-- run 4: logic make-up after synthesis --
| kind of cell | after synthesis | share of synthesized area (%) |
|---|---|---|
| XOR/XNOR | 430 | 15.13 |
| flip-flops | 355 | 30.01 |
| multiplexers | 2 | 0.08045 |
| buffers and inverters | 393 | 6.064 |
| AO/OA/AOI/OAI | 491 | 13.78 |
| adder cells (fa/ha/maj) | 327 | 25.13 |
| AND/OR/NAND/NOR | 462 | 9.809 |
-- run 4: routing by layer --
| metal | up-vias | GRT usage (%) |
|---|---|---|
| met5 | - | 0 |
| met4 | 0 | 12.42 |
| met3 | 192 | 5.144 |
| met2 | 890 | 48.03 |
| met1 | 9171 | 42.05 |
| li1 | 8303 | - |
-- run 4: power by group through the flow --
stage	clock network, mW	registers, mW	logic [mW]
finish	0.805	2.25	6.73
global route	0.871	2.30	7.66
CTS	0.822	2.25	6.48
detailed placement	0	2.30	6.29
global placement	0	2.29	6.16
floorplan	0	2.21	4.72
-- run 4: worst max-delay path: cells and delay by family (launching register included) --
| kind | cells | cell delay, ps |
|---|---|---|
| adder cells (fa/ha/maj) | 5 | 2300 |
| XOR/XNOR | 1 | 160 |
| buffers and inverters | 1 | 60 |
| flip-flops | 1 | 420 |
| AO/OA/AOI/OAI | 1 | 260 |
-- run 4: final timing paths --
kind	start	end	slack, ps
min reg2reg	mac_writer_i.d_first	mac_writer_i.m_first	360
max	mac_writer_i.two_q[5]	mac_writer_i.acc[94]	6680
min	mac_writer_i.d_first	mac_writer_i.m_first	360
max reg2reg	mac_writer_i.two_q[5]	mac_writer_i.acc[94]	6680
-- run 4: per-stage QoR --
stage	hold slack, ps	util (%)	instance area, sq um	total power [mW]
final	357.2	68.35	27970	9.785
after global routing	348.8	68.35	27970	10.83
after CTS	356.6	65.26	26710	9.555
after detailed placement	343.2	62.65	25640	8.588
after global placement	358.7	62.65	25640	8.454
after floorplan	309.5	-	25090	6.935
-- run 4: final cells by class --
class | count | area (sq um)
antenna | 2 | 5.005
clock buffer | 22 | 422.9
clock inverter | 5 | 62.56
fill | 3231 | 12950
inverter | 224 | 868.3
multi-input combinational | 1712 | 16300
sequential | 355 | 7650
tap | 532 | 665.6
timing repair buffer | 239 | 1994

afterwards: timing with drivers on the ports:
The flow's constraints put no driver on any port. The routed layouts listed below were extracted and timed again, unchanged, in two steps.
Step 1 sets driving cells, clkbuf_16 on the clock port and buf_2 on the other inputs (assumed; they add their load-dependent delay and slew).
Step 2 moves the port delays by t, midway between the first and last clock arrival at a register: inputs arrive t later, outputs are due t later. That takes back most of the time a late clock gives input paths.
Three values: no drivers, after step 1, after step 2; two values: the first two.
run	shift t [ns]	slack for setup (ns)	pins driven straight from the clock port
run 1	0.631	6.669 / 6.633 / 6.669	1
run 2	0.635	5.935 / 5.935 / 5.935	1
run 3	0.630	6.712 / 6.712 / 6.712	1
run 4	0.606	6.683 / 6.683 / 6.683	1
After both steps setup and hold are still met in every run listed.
Context: an optimization exercise on an open-source flow, tuned for small area, a short achievable clock period and few clock cycles per item. The choices shown serve that exercise and are no tape-out recipe. At most, simulation tests tie the RTL to the original design; equivalence was not proved. For run 4, only the layout was checked, not whether the RTL still works. The clock port is modelled as an ideal driver; clocking choices that lean on that would not hold on a real chip.

==> flow/design.v <==
package aes_encr_pkg;
  localparam int NUM_ROUNDS = 10;
  function automatic logic [7:0] xtime(input logic [7:0] b);
    xtime = {b[6:0], 1'b0} ^ (b[7] ? 8'h1b : 8'h00);
  endfunction
  function automatic logic [7:0] sbox(input logic [7:0] x);
    logic U0, U1, U2, U3, U4, U5, U6, U7, T1, T2, T3, T4, T5, T6, T7, T8, T9, T10, T11, T12, T13, T14, T15, T16, T17, T18, T19, T20, T21, T22, T23, T24, T25, T26, T27, M1, M2, M3, M4, M5, M6, M7, M8, M9, M10, M11, M12, M13, M14, M15, M16, M17, M18, M19, M20, M21, M22, M23, M24, M25, M26, M27, M28, M29, M30, M31, M32, M33, M34, M35, M36, M37, M38, M39, M40, M41, M42, M43, M44, M45, M46, M47, M48, M49, M50, M51, M52, M53, M54, M55, M56, M57, M58, M59, M60, M61, M62, M63, L0, L1, L2, L3, L4, L5, L6, L7, L8, L9, L10, L11, L12, L13, L14, L15, L16, L17, L18, L19, L20, L21, L22, L23, L24, L25, L26, L27, L28, L29, S0, S1, S2, S3, S4, S5, S6, S7;
    {U0, U1, U2, U3, U4, U5, U6, U7} = x;
    T1 = U0 ^ U3;
    T2 = U0 ^ U5;
    T3 = U0 ^ U6;
    T4 = U3 ^ U5;
    T5 = U4 ^ U6;
    T6 = T1 ^ T5;
    T7 = U1 ^ U2;
    T8 = U7 ^ T6;
    T9 = U7 ^ T7;
    T10 = T6 ^ T7;
    T11 = U1 ^ U5;
    T12 = U2 ^ U5;
    T13 = T3 ^ T4;
    T14 = T6 ^ T11;
    T15 = T5 ^ T11;
    T16 = T5 ^ T12;
    T17 = T9 ^ T16;
    T18 = U3 ^ U7;
    T19 = T7 ^ T18;
    T20 = T1 ^ T19;
    T21 = U6 ^ U7;
    T22 = T7 ^ T21;
    T23 = T2 ^ T22;
    T24 = T2 ^ T10;
    T25 = T20 ^ T17;
    T26 = T3 ^ T16;
    T27 = T1 ^ T12;
    M1 = T13 & T6;
    M2 = T23 & T8;
    M3 = T14 ^ M1;
    M4 = T19 & U7;
    M5 = M4 ^ M1;
    M6 = T3 & T16;
    M7 = T22 & T9;
    M8 = T26 ^ M6;
    M9 = T20 & T17;
    M10 = M9 ^ M6;
    M11 = T1 & T15;
    M12 = T4 & T27;
    M13 = M12 ^ M11;
    M14 = T2 & T10;
    M15 = M14 ^ M11;
    M16 = M3 ^ M2;
    M17 = M5 ^ T24;
    M18 = M8 ^ M7;
    M19 = M10 ^ M15;
    M20 = M16 ^ M13;
    M21 = M17 ^ M15;
    M22 = M18 ^ M13;
    M23 = M19 ^ T25;
    M24 = M22 ^ M23;
    M25 = M22 & M20;
    M26 = M21 ^ M25;
    M27 = M20 ^ M21;
    M28 = M23 ^ M25;
    M29 = M28 & M27;
    M30 = M26 & M24;
    M31 = M20 & M23;
    M32 = M27 & M31;
    M33 = M27 ^ M25;
    M34 = M21 & M22;
    M35 = M24 & M34;
    M36 = M24 ^ M25;
    M37 = M21 ^ M29;
    M38 = M32 ^ M33;
    M39 = M23 ^ M30;
    M40 = M35 ^ M36;
    M41 = M38 ^ M40;
    M42 = M37 ^ M39;
    M43 = M37 ^ M38;
    M44 = M39 ^ M40;
    M45 = M42 ^ M41;
    M46 = M44 & T6;
    M47 = M40 & T8;
    M48 = M39 & U7;
    M49 = M43 & T16;
    M50 = M38 & T9;
    M51 = M37 & T17;
    M52 = M42 & T15;
    M53 = M45 & T27;
    M54 = M41 & T10;
    M55 = M44 & T13;
    M56 = M40 & T23;
    M57 = M39 & T19;
    M58 = M43 & T3;
    M59 = M38 & T22;
    M60 = M37 & T20;
    M61 = M42 & T1;
    M62 = M45 & T4;
    M63 = M41 & T2;
    L0 = M61 ^ M62;
    L1 = M50 ^ M56;
    L2 = M46 ^ M48;
    L3 = M47 ^ M55;
    L4 = M54 ^ M58;
    L5 = M49 ^ M61;
    L6 = M62 ^ L5;
    L7 = M46 ^ L3;
    L8 = M51 ^ M59;
    L9 = M52 ^ M53;
    L10 = M53 ^ L4;
    L11 = M60 ^ L2;
    L12 = M48 ^ M51;
    L13 = M50 ^ L0;
    L14 = M52 ^ M61;
    L15 = M55 ^ L1;
    L16 = M56 ^ L0;
    L17 = M57 ^ L1;
    L18 = M58 ^ L8;
    L19 = M63 ^ L4;
    L20 = L0 ^ L1;
    L21 = L1 ^ L7;
    L22 = L3 ^ L12;
    L23 = L18 ^ L2;
    L24 = L15 ^ L9;
    L25 = L6 ^ L10;
    L26 = L7 ^ L9;
    L27 = L8 ^ L10;
    L28 = L11 ^ L14;
    L29 = L11 ^ L17;
    S0 = L6 ^ L24;
    S1 = ~(L16 ^ L26);
    S2 = ~(L19 ^ L28);
    S3 = L6 ^ L21;
    S4 = L20 ^ L22;
    S5 = L25 ^ L29;
    S6 = ~(L13 ^ L27);
    S7 = ~(L6 ^ L23);
    sbox = {S0, S1, S2, S3, S4, S5, S6, S7};
  endfunction
  function automatic logic [7:0] rcon_of(input logic [3:0] rnd);
    case (rnd)
      4'd1:    rcon_of = 8'h01;
      4'd2:    rcon_of = 8'h02;
      4'd3:    rcon_of = 8'h04;
      4'd4:    rcon_of = 8'h08;
      4'd5:    rcon_of = 8'h10;
      4'd6:    rcon_of = 8'h20;
      4'd7:    rcon_of = 8'h40;
      4'd8:    rcon_of = 8'h80;
      4'd9:    rcon_of = 8'h1b;
      4'd10:   rcon_of = 8'h36;
      default: rcon_of = 8'h00;
    endcase
  endfunction
  function automatic logic [31:0] sub_rot_word(input logic [31:0] w);
    sub_rot_word = {sbox(w[23:16]), sbox(w[15:8]), sbox(w[7:0]), sbox(w[31:24])};
  endfunction
  function automatic logic [127:0] sub_bytes(input logic [127:0] s);
    logic [127:0] o;
    for (int i = 0; i < 16; i++) o[127-8*i -: 8] = sbox(s[127-8*i -: 8]);
    sub_bytes = o;
  endfunction
  function automatic logic [127:0] shift_rows(input logic [127:0] s);
    logic [127:0] o;
    for (int c = 0; c < 4; c++)
      for (int r = 0; r < 4; r++)
        o[127-8*(r+4*c) -: 8] = s[127-8*(r+4*((c+r)%4)) -: 8];
    shift_rows = o;
  endfunction
  function automatic logic [127:0] mix_columns(input logic [127:0] s);
    logic [127:0] o;
    logic [7:0] a0, a1, a2, a3, d0, d1, d2, d3;
    for (int c = 0; c < 4; c++) begin
      a0 = s[127-32*c -: 8];
      a1 = s[119-32*c -: 8];
      a2 = s[111-32*c -: 8];
      a3 = s[103-32*c -: 8];
      d0 = a0 ^ a1;
      d1 = a1 ^ a2;
      d2 = a2 ^ a3;
      d3 = a3 ^ a0;
      o[127-32*c -: 8] = xtime(d0) ^ a1 ^ d2;
      o[119-32*c -: 8] = xtime(d1) ^ a2 ^ d3;
      o[111-32*c -: 8] = xtime(d2) ^ a3 ^ d0;
      o[103-32*c -: 8] = xtime(d3) ^ a0 ^ d1;
    end
    mix_columns = o;
  endfunction
endpackage
module aes128_key_expand_step
(
  input  logic [127:0] rk,
  input  logic [31:0]  temp,
  output logic [127:0] rk_next
);
  logic [31:0] w0, w1, w2, w3;
  logic [31:0] n0, n1, n2, n3;
  always_comb begin
    w0   = rk[127:96];
    w1   = rk[95:64];
    w2   = rk[63:32];
    w3   = rk[31:0];
    n0   = w0 ^ temp;
    n1   = w1 ^ n0;
    n2   = w2 ^ n1;
    n3   = w3 ^ n2;
    rk_next = {n0, n1, n2, n3};
  end
endmodule
module aes128_encr_round_ctrl
#(
  parameter int NUM_ROUNDS = 10,
  parameter int RCNT_W     = 4
) (
  input  logic              clk,
  input  logic              rst,
  input  logic              in_valid,
  output logic              in_ready,
  input  logic [127:0]      plaintext,
  input  logic [127:0]      key,
  output logic              out_valid,
  input  logic              out_ready,
  output logic [127:0]      ciphertext
);
  if (NUM_ROUNDS != 10) begin : g_bad_rounds
    $error("aes128_encr_round_ctrl: NUM_ROUNDS must be 10 for AES-128");
  end
  if ((1 << RCNT_W) <= NUM_ROUNDS) begin : g_bad_rcnt_w
    $error("aes128_encr_round_ctrl: RCNT_W too narrow for NUM_ROUNDS");
  end
  localparam logic [7:0] RC_LAST = 8'h36;   
  logic [127:0]      st_reg, k_reg, m_reg, km_reg, out_reg;
  logic [127:0]      rk_m, m_next;
  logic [31:0]       t_reg, t_next;
  logic [7:0]        s_rc, m_rc;
  logic              s_vld, m_vld, m_last, m_cont, ov_q, ir_q;
  logic              nov_q, nir_q;   
  logic              stall, fin, acc;
  logic [7:0]        s_rc_d, m_rc_d;
  logic [127:0]      k_d;
  logic              s_vld_d, m_vld_d, m_last_d, m_cont_d, ov_d, stall_d, ir_d;
  assign t_next = aes_encr_pkg::sub_rot_word(k_reg[31:0]);
  assign m_next = aes_encr_pkg::shift_rows(aes_encr_pkg::sub_bytes(st_reg));
  aes128_key_expand_step u_key_expand (
    .rk      (km_reg),
    .temp    (t_reg ^ {m_rc, 24'h000000}),
    .rk_next (rk_m)
  );
  assign stall = m_vld & m_last & ~nov_q;
  assign fin   = m_vld & m_last & nov_q;
  assign acc   = in_valid & ~nir_q;
  assign k_d = m_cont ? rk_m : key;
  always_comb begin
    if (stall) begin
      m_vld_d  = m_vld;
      m_rc_d   = m_rc;
      m_last_d = m_last;
      m_cont_d = m_cont;
      s_vld_d  = s_vld;
      s_rc_d   = s_rc;
    end else begin
      m_vld_d  = s_vld;
      m_rc_d   = s_rc;
      m_last_d = (s_rc == RC_LAST);
      m_cont_d = s_vld & (s_rc != RC_LAST);
      if (m_cont) begin
        s_vld_d = 1'b1;
        s_rc_d  = aes_encr_pkg::xtime(m_rc);
      end else begin
        s_vld_d = acc;
        s_rc_d  = 8'h01;
      end
    end
    ov_d    = fin | (~nov_q & ~out_ready);
    stall_d = m_vld_d & m_last_d & ov_d;
    ir_d    = ~m_cont_d & ~stall_d & ~(s_vld_d & (s_rc_d == 8'h01));
  end
  always_ff @(posedge clk) begin
    if (rst) begin
      s_vld  <= 1'b0;
      m_vld  <= 1'b0;
      m_last <= 1'b0;
      m_cont <= 1'b0;
      ov_q   <= 1'b0;
      nov_q  <= 1'b1;
      ir_q   <= 1'b1;
      nir_q  <= 1'b0;
    end else begin
      s_vld  <= s_vld_d;
      m_vld  <= m_vld_d;
      m_last <= m_last_d;
      m_cont <= m_cont_d;
      ov_q   <= ov_d;
      nov_q  <= ~ov_d;
      ir_q   <= ir_d;
      nir_q  <= ~ir_d;
    end
  end
  always_ff @(posedge clk) begin
    s_rc <= s_rc_d;
    m_rc <= m_rc_d;
  end
  always_ff @(posedge clk) begin
    if (!stall) begin
      m_reg  <= m_next;
      km_reg <= k_reg;
      t_reg  <= t_next;
      k_reg  <= k_d;
      st_reg <= (m_cont ? aes_encr_pkg::mix_columns(m_reg) : plaintext) ^ k_d;
    end
    if (fin) out_reg <= m_reg ^ rk_m;
  end
  assign in_ready   = ir_q;
  assign out_valid  = ov_q;
  assign ciphertext = out_reg;
endmodule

········

### WHAT NEEDS TO BE DONE
In the entries above, find every line with the word "routing" and list it.

### WRITTEN RESPONSE
-- run 4: routing by layer --
after global routing	348.8	68.35	27970	10.83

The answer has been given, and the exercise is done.